Construction Worker Plays Real-Life Game of “Where’s Waldo?” With Kids In a Hospital



All work and no play is definitely not a motto by which construction worker Jason Haney lives. Haney, who was helping to build a new wing on Memorial Children’s Hospital in South Bend, Ind., decided to play an epic game of “Where’s Waldo?” with the children at the hospital by hiding an 8-foot-tall cutout of Waldo in a new location every day. On a daily basis, kids looked forward to running to the windows of the playrooms in their units to try and figure out where Waldo was hiding that day. Haney built the red-and-white striped character with the help of his teenage daughter, who was his inspiration for the game in the first place. His family knew all too well what it felt like to have a child cooped up in the hospital for extended periods of time. Haney’s daughter had a stroke in utero, and when she was about 3, Haney and his wife noticed something wasn’t quite right. It turned out that the young girl had brain damage and doctors said that she wouldn’t progress past the third grade level. Fortunately, they were wrong. His daughter is now 24 and has a college degree.

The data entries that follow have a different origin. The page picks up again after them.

## src/rtl/nse_defines.vh

```
// Purpose: constants of the navigation status sentence encoder
// Assumes: 10 MHz i_mclk, byte addresses on the register bus
// Notes: definitions only, no logic
//
// Summary of operation
// - Hex-coded bytes go out as two characters, high nibble first, plus 30h.
// - Deviation sentence 21 carries course value, glideslope value, flag byte.
// - Course deviation is limited to -100..+100, left negative, right positive.
// - Glideslope value is eight-bit signed, two hex characters, after course.
// - Glideslope limited to -100..+100, up negative, down positive.
// - Flag byte bit order: back course, localizer, from, to, gs super/valid, nav.
// - To and from flags are never both set.
// - To and from cleared when over the station or with no signal.
// - Course sentence 22: validity character then three decimal degree digits.
// - Course and radial sentences repeat at 10 Hz from reset, unrequested.
// - Radial sentence 23: validity, three degree digits, one tenths digit.
// - Radial sentence keeps going while on a localizer, marked invalid.
// - Receiver status sentence goes on request and on every status change.
// - Status 28 frequencies: MHz minus 30h, then kHz/25 plus 30h.
// - Status 28 ends with 'N' normal or 'M' monitor.
// - Sentence 35: active then standby frequency, MHz codes 76h..88h or A2h.
// - Sentence 35 then transceiver state R/T/S/F and squelch '0' or '1'.
// - Sentence 36 carries four ASCII version characters.
// - Deviation sentence repeats at 10 Hz from reset.

`ifndef NSE_DEFINES_VH
`define NSE_DEFINES_VH

// ============================================================
// Register byte offsets
`define NSE_REG_CTRL 6'h00
`define NSE_REG_DEV 6'h04
`define NSE_REG_FLAGS 6'h08
`define NSE_REG_COURSE 6'h0c
`define NSE_REG_RADIAL 6'h10
`define NSE_REG_NAVF 6'h14
`define NSE_REG_COMF 6'h18
`define NSE_REG_COMST 6'h1c
`define NSE_REG_VER 6'h20
`define NSE_REG_STAT 6'h24

// ============================================================
// Field positions
`define NSE_CTRL_REQ_NAV 0
`define NSE_CTRL_REQ_COM 1
`define NSE_CTRL_REQ_VER 2
`define NSE_FLG_OVER 8
`define NSE_FLG_NOSIG 9
`define NSE_FLG_FROM 2
`define NSE_FLG_TO 3
`define NSE_FLG_LOC 1
`define NSE_CRS_VALID 15
`define NSE_RAD_VALID 31
`define NSE_NAVF_MON 31
`define NSE_COMST_SQ 2

// ============================================================
// Reset values
`define NSE_RST_ZERO 32'h00000000
`define NSE_RST_NAVF 32'h00446c00
`define NSE_RST_COMF 32'h00007600

// ============================================================
// Pending slots, in priority order (slot 0 wins)
`define NSE_S28 0
`define NSE_S35 1
`define NSE_S36 2
`define NSE_S21 3
`define NSE_S22 4
`define NSE_S23 5
`define NSE_NSLOT 6

// ============================================================
// Timing
`define NSE_CLK_HZ 10000000
`define NSE_PERIOD_MS 100

// ============================================================
// Characters
`define NSE_CH_DOLLAR 8'h24
`define NSE_CH_CLASS 8'h56
`define NSE_CH_VALID 8'h56
`define NSE_CH_ZERO 8'h30
`define NSE_CH_CR 8'h0d
`define NSE_CH_LF 8'h0a
`define NSE_CH_N 8'h4e
`define NSE_CH_M 8'h4d
`define NSE_HEX_OFS 4'h3

`endif

```

## src/rtl/nse_char_sel.v

```verilog
// Purpose: character of the chosen sentence at a given position
// Assumes: i_sel one-hot, positions start at the dollar sign
// Notes: purely combinational, trailer is added by the caller
`timescale 1ns/1ns
`include "nse_defines.vh"

module nse_char_sel (
	input wire [5:0] i_sel,
	input wire [3:0] i_idx,
	input wire [31:0] i_prefix,
	input wire [7:0] i_cdev,
	input wire [7:0] i_gs,
	input wire [7:0] i_flags,
	input wire [8:0] i_course,
	input wire i_course_ok,
	input wire [8:0] i_radial,
	input wire [3:0] i_tenths,
	input wire i_radial_ok,
	input wire [31:0] i_navf,
	input wire [31:0] i_comf,
	input wire [2:0] i_comst,
	input wire [31:0] i_version,
	output reg [7:0] o_char,
	output reg o_last
);

	// ============================================================
	// Helpers
	function [7:0] hexc;
		input [3:0] n;
		begin
			hexc = {`NSE_HEX_OFS, n};
		end
	endfunction

	function [11:0] bcd3;
		input [8:0] v;
		reg [8:0] r;
		reg [8:0] h;
		reg [8:0] t;
		reg [8:0] o;
		begin
			h = v / 9'd100;
			r = v % 9'd100;
			t = r / 9'd10;
			o = r % 9'd10;
			bcd3 = {h[3:0], t[3:0], o[3:0]};
		end
	endfunction

	wire [11:0] crs_bcd = bcd3(i_course);
	wire [11:0] rad_bcd = bcd3(i_radial);
	reg [7:0] id_hi;
	reg [7:0] id_lo;
	reg [7:0] field;
	reg [3:0] last_idx;

	// Identifier, field character and length per sentence
	always @* begin
		id_hi = 8'h32;
		id_lo = 8'h31;
		field = `NSE_CH_ZERO;
		last_idx = 4'hd;
		case (1'b1)
		i_sel[`NSE_S21]: begin
			case (i_idx)
			4'h8: field = hexc(i_cdev[7:4]);
			4'h9: field = hexc(i_cdev[3:0]);
			4'ha: field = hexc(i_gs[7:4]);
			4'hb: field = hexc(i_gs[3:0]);
			4'hc: field = hexc(i_flags[7:4]);
			default: field = hexc(i_flags[3:0]);
			endcase
		end
		i_sel[`NSE_S22]: begin
			id_lo = 8'h32;
			last_idx = 4'hb;
			case (i_idx)
			4'h8: field = i_course_ok ? `NSE_CH_VALID : `NSE_CH_ZERO;
			4'h9: field = hexc(crs_bcd[11:8]);
			4'ha: field = hexc(crs_bcd[7:4]);
			default: field = hexc(crs_bcd[3:0]);
			endcase
		end
		i_sel[`NSE_S23]: begin
			id_lo = 8'h33;
			last_idx = 4'hc;
			case (i_idx)
			4'h8: field = i_radial_ok ? `NSE_CH_VALID : `NSE_CH_ZERO;
			4'h9: field = hexc(rad_bcd[11:8]);
			4'ha: field = hexc(rad_bcd[7:4]);
			4'hb: field = hexc(rad_bcd[3:0]);
			default: field = hexc(i_tenths);
			endcase
		end
		i_sel[`NSE_S28]: begin
			id_lo = 8'h38;
			last_idx = 4'hc;
			case (i_idx)
			4'h8: field = i_navf[7:0] - 8'h30;
			4'h9: field = {2'b00, i_navf[13:8]} + 8'h30;
			4'ha: field = i_navf[23:16] - 8'h30;
			4'hb: field = {2'b00, i_navf[29:24]} + 8'h30;
			default: field = i_navf[`NSE_NAVF_MON] ? `NSE_CH_M : `NSE_CH_N;
			endcase
		end
		i_sel[`NSE_S35]: begin
			id_hi = 8'h33;
			id_lo = 8'h35;
			case (i_idx)
			4'h8: field = i_comf[7:0] - 8'h30;
			4'h9: field = {2'b00, i_comf[13:8]} + 8'h30;
			4'ha: field = i_comf[23:16] - 8'h30;
			4'hb: field = {2'b00, i_comf[29:24]} + 8'h30;
			4'hc: begin
				case (i_comst[1:0])
				2'h0: field = 8'h52;
				2'h1: field = 8'h54;
				2'h2: field = 8'h53;
				default: field = 8'h46;
				endcase
			end
			default: field = i_comst[`NSE_COMST_SQ] ? 8'h31 : 8'h30;
			endcase
		end
		default: begin
			id_hi = 8'h33;
			id_lo = 8'h36;
			last_idx = 4'hb;
			case (i_idx)
			4'h8: field = i_version[31:24];
			4'h9: field = i_version[23:16];
			4'ha: field = i_version[15:8];
			default: field = i_version[7:0];
			endcase
		end
		endcase
	end

	// Frame head common to all sentences
	always @* begin
		o_last = (i_idx == last_idx);
		case (i_idx)
		4'h0: o_char = `NSE_CH_DOLLAR;
		4'h1: o_char = i_prefix[31:24];
		4'h2: o_char = i_prefix[23:16];
		4'h3: o_char = i_prefix[15:8];
		4'h4: o_char = i_prefix[7:0];
		4'h5: o_char = `NSE_CH_CLASS;
		4'h6: o_char = id_hi;
		4'h7: o_char = id_lo;
		default: o_char = field;
		endcase
	end

endmodule

```

## src/rtl/nse_encoder.v

```verilog
// Purpose: sentence encoder top, register slave and byte stream source
// Assumes: UART outside takes bytes on valid and ready
// Notes: fields are read live while a sentence is sent
`timescale 1ns/1ns
`include "nse_defines.vh"

module nse_encoder #(
	// Arbitrary maker prefix, four ASCII characters
	parameter [31:0] P_PREFIX = 32'h50585a59,
	parameter [23:0] P_TICK_CYCLES =
		`NSE_CLK_HZ / 1000 * `NSE_PERIOD_MS
) (
	input wire i_mclk,
	input wire i_rst_n,
	input wire i_ce,
	input wire [5:0] i_avs_address,
	input wire i_avs_read,
	input wire i_avs_write,
	input wire [31:0] i_avs_writedata,
	input wire [3:0] i_avs_byteenable,
	output reg [31:0] o_avs_readdata,
	output reg o_avs_waitrequest,
	output reg [7:0] o_tx_data,
	output reg o_tx_valid,
	input wire i_tx_ready
);

	// ============================================================
	// States
	// IDLE picks a slot, BODY walks head and fields,
	// TAIL sends the checksum and the line end
	localparam [2:0] ST_IDLE = 3'b001;
	localparam [2:0] ST_BODY = 3'b010;
	localparam [2:0] ST_TAIL = 3'b100;

	// ============================================================
	// Registers
	// Host-written fields, read live by the sender, so a write
	// during a sentence may show in its later characters
	reg [15:0] dev;
	reg [9:0] flags_raw;
	reg [15:0] course;
	reg [31:0] radial;
	reg [31:0] navf;
	reg [31:0] comf;
	reg [2:0] comst;
	reg [31:0] version;
	reg [5:0] pending;
	reg [23:0] tick_cnt;
	reg [2:0] state;
	reg [3:0] idx;
	reg [1:0] tidx;
	reg [5:0] sel;
	reg [7:0] cksum;

	wire [7:0] cur_char;
	wire cur_last;

	// ============================================================
	// Field conditioning
	// Signed clamp to -100..+100; the raw word still reads back
	// unchanged, so software sees what it wrote
	function [7:0] clamp100;
		input [7:0] v;
		begin
			if (!v[7] && v > 8'h64)
				clamp100 = 8'h64;
			else if (v[7] && v < 8'h9c)
				clamp100 = 8'h9c;
			else
				clamp100 = v;
		end
	endfunction

	// Byte-lane merge of a write into the old word
	function [31:0] merge;
		input [31:0] old;
		input [31:0] wd;
		input [3:0] be;
		reg [31:0] m;
		begin
			m = {{8{be[3]}}, {8{be[2]}}, {8{be[1]}}, {8{be[0]}}};
			merge = (old & ~m) | (wd & m);
		end
	endfunction

	wire [7:0] cdev_lim = clamp100(dev[7:0]);
	wire [7:0] gs_lim = clamp100(dev[15:8]);

	// Direction flags dropped over the station or without signal
	// Both set at once is treated as neither, never passed on
	wire dir_kill = flags_raw[`NSE_FLG_OVER] | flags_raw[`NSE_FLG_NOSIG] |
		(flags_raw[`NSE_FLG_TO] & flags_raw[`NSE_FLG_FROM]);
	wire [7:0] flags_out = {flags_raw[7:4],
		flags_raw[`NSE_FLG_TO] & ~dir_kill,
		flags_raw[`NSE_FLG_FROM] & ~dir_kill,
		flags_raw[1:0]};

	// Out-of-range degrees are reported invalid rather than wrapped
	// A localizer in use always marks the radial invalid
	wire course_ok = course[`NSE_CRS_VALID] & (course[8:0] < 9'd360);
	wire radial_ok = radial[`NSE_RAD_VALID] & (radial[8:0] < 9'd360) &
		(radial[19:16] < 4'ha) &
		~flags_raw[`NSE_FLG_LOC];

	// ============================================================
	// Character source
	// Values are conditioned here, the layout lives in the selector
	nse_char_sel u_char (
		.i_sel(sel),
		.i_idx(idx),
		.i_prefix(P_PREFIX),
		.i_cdev(cdev_lim),
		.i_gs(gs_lim),
		.i_flags(flags_out),
		.i_course(course[8:0]),
		.i_course_ok(course_ok),
		.i_radial(radial[8:0]),
		.i_tenths(radial[19:16]),
		.i_radial_ok(radial_ok),
		.i_navf(navf),
		.i_comf(comf),
		.i_comst(comst),
		.i_version(version),
		.o_char(cur_char),
		.o_last(cur_last)
	);

	// ============================================================
	// Bus decode
	// Every access takes two cycles: a wait cycle, then the accept
	// edge; costs throughput but keeps readdata registered
	wire bus_req = i_avs_read | i_avs_write;
	wire bus_take = bus_req & ~o_avs_waitrequest;
	wire wr_take = bus_take & i_avs_write;
	wire [31:0] wd = i_avs_writedata;
	wire [3:0] be = i_avs_byteenable;
	wire wr_ctrl = wr_take & (i_avs_address == `NSE_REG_CTRL);
	wire wr_navf = wr_take & (i_avs_address == `NSE_REG_NAVF);
	wire [31:0] navf_new = merge(navf, wd, be);

	// Merged write words, cut back to each register's width
	// on purpose; the upper lanes have no storage behind them
	wire [31:0] dev_wide = merge({16'h0000, dev}, wd, be);
	wire [31:0] flags_wide = merge({22'h000000, flags_raw}, wd, be);
	wire [31:0] course_wide = merge({16'h0000, course}, wd, be);
	wire [15:0] next_dev = dev_wide[15:0];
	wire [9:0] next_flags = flags_wide[9:0];
	wire [15:0] next_course = course_wide[15:0];

	reg [31:0] next_rdata;

	// Read multiplexer, unmapped words read zero
	// Sampled in the wait cycle, so readdata comes from a flop
	always @* begin
		case (i_avs_address)
		`NSE_REG_DEV: next_rdata = {16'h0000, dev};
		`NSE_REG_FLAGS: next_rdata = {22'h000000, flags_raw};
		`NSE_REG_COURSE: next_rdata = {16'h0000, course};
		`NSE_REG_RADIAL: next_rdata = radial;
		`NSE_REG_NAVF: next_rdata = navf;
		`NSE_REG_COMF: next_rdata = comf;
		`NSE_REG_COMST: next_rdata = {29'h00000000, comst};
		`NSE_REG_VER: next_rdata = version;
		`NSE_REG_STAT:
			next_rdata = {23'h000000, state != ST_IDLE, 2'b00, pending};
		default: next_rdata = `NSE_RST_ZERO;
		endcase
	end

	// One wait cycle per access, then a one-cycle accept
	// A request dropped early just lets waitrequest return high
	always @(posedge i_mclk) begin
		if (!i_rst_n) begin
			o_avs_waitrequest <= 1'b1;
			o_avs_readdata <= `NSE_RST_ZERO;
		end else if (i_ce) begin
			if (bus_req && o_avs_waitrequest) begin
				o_avs_waitrequest <= 1'b0;
				o_avs_readdata <= next_rdata;
			end else begin
				o_avs_waitrequest <= 1'b1;
			end
		end
	end

	// Writable registers
	// CTRL is write-only, its bits only raise pending slots
	always @(posedge i_mclk) begin
		if (!i_rst_n) begin
			dev <= 16'h0000;
			flags_raw <= 10'h000;
			course <= 16'h0000;
			radial <= `NSE_RST_ZERO;
			navf <= `NSE_RST_NAVF;
			comf <= `NSE_RST_COMF;
			comst <= 3'b000;
			version <= 32'h30303030;
		end else if (i_ce && wr_take) begin
			case (i_avs_address)
			`NSE_REG_DEV: dev <= next_dev;
			`NSE_REG_FLAGS: flags_raw <= next_flags;
			`NSE_REG_COURSE: course <= next_course;
			`NSE_REG_RADIAL: radial <= merge(radial, wd, be);
			`NSE_REG_NAVF: navf <= navf_new;
			`NSE_REG_COMF: comf <= merge(comf, wd, be);
			`NSE_REG_COMST: comst <= wd[2:0];
			`NSE_REG_VER: version <= merge(version, wd, be);
			// Unmapped offsets change nothing
			default: comst <= comst;
			endcase
		end
	end

	// ============================================================
	// Periodic tick
	wire tick = (tick_cnt == P_TICK_CYCLES - 24'h000001);

	// 10 Hz timer, free running from reset
	// Never held back by a backlog, so the period stays exact
	always @(posedge i_mclk) begin
		if (!i_rst_n)
			tick_cnt <= 24'h000000;
		else if (i_ce)
			tick_cnt <= tick ? 24'h000000 : tick_cnt + 24'h000001;
	end

	// ============================================================
	// Pending sentences
	wire [5:0] set_req;
	wire [5:0] grant;
	wire [5:0] clr_req;
	wire nav_changed = wr_navf & (navf_new != navf);

	assign set_req[`NSE_S28] = (wr_ctrl & wd[`NSE_CTRL_REQ_NAV]) |
		nav_changed;
	assign set_req[`NSE_S35] = wr_ctrl & wd[`NSE_CTRL_REQ_COM];
	assign set_req[`NSE_S36] = wr_ctrl & wd[`NSE_CTRL_REQ_VER];
	// A tick on a slot still pending merges into one sentence
	assign set_req[`NSE_S21] = tick;
	assign set_req[`NSE_S22] = tick;
	assign set_req[`NSE_S23] = tick;

	// Fixed priority pick, lowest slot first
	assign grant = pending & (~pending + 6'h01);
	// Waiting for the last line feed to drain leaves two idle
	// cycles between sentences, so the host sees every new start
	wire start = (state == ST_IDLE) & ~o_tx_valid &
		(pending != 6'h00);
	assign clr_req = start ? grant : 6'h00;

	genvar g;
	generate
		for (g = 0; g < `NSE_NSLOT; g = g + 1) begin : g_pend
			// A new request in the grant cycle stays pending
			always @(posedge i_mclk) begin
				if (!i_rst_n)
					pending[g] <= 1'b0;
				else if (i_ce) begin
					if (set_req[g])
						pending[g] <= 1'b1;
					else if (clr_req[g])
						pending[g] <= 1'b0;
				end
			end
		end
	endgenerate

	// ============================================================
	// Sender
	// A character may be replaced in the cycle it is taken, so the
	// stream runs one character per cycle while the sink keeps up
	wire slot_free = ~o_tx_valid | i_tx_ready;
	reg [7:0] tail_char;

	// Checksum then line end
	// Checksum covers every character after the dollar sign
	always @* begin
		case (tidx)
		2'h0: tail_char = {`NSE_HEX_OFS, cksum[7:4]};
		2'h1: tail_char = {`NSE_HEX_OFS, cksum[3:0]};
		2'h2: tail_char = `NSE_CH_CR;
		default: tail_char = `NSE_CH_LF;
		endcase
	end

	// One sentence at a time, never interleaved
	always @(posedge i_mclk) begin
		if (!i_rst_n) begin
			state <= ST_IDLE;
			idx <= 4'h0;
			tidx <= 2'h0;
			sel <= 6'h00;
			cksum <= 8'h00;
			o_tx_data <= 8'h00;
			o_tx_valid <= 1'b0;
		end else if (i_ce) begin
			case (state)
			ST_IDLE: begin
				// Drain the line feed, then pick the next slot
				if (o_tx_valid && i_tx_ready)
					o_tx_valid <= 1'b0;
				if (start) begin
					sel <= grant;
					idx <= 4'h0;
					cksum <= 8'h00;
					state <= ST_BODY;
				end
			end
			ST_BODY: begin
				// Head and fields, one character per free slot
				if (slot_free) begin
					o_tx_data <= cur_char;
					o_tx_valid <= 1'b1;
					if (idx != 4'h0)
						cksum <= cksum ^ cur_char;
					if (cur_last) begin
						tidx <= 2'h0;
						state <= ST_TAIL;
					end else begin
						idx <= idx + 4'h1;
					end
				end
			end
			ST_TAIL: begin
				// Checksum pair, CR, then LF
				if (slot_free) begin
					o_tx_data <= tail_char;
					o_tx_valid <= 1'b1;
					tidx <= tidx + 2'h1;
					if (tidx == 2'h3)
						state <= ST_IDLE;
				end
			end
			default: state <= ST_IDLE;
			endcase
		end
	end

endmodule

```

Haney’s life-size version of hide-and-seek with Waldo breathed fresh air into the children’s hospital and was a big hit with the children. “It just makes them forget all their worries and their pain for a few minutes, which is tremendous,” said Haney. When construction on the new wing ended, Haney and some of his fellow workers signed the cardboard cutout of Waldo for the kids to keep with them inside the hospital.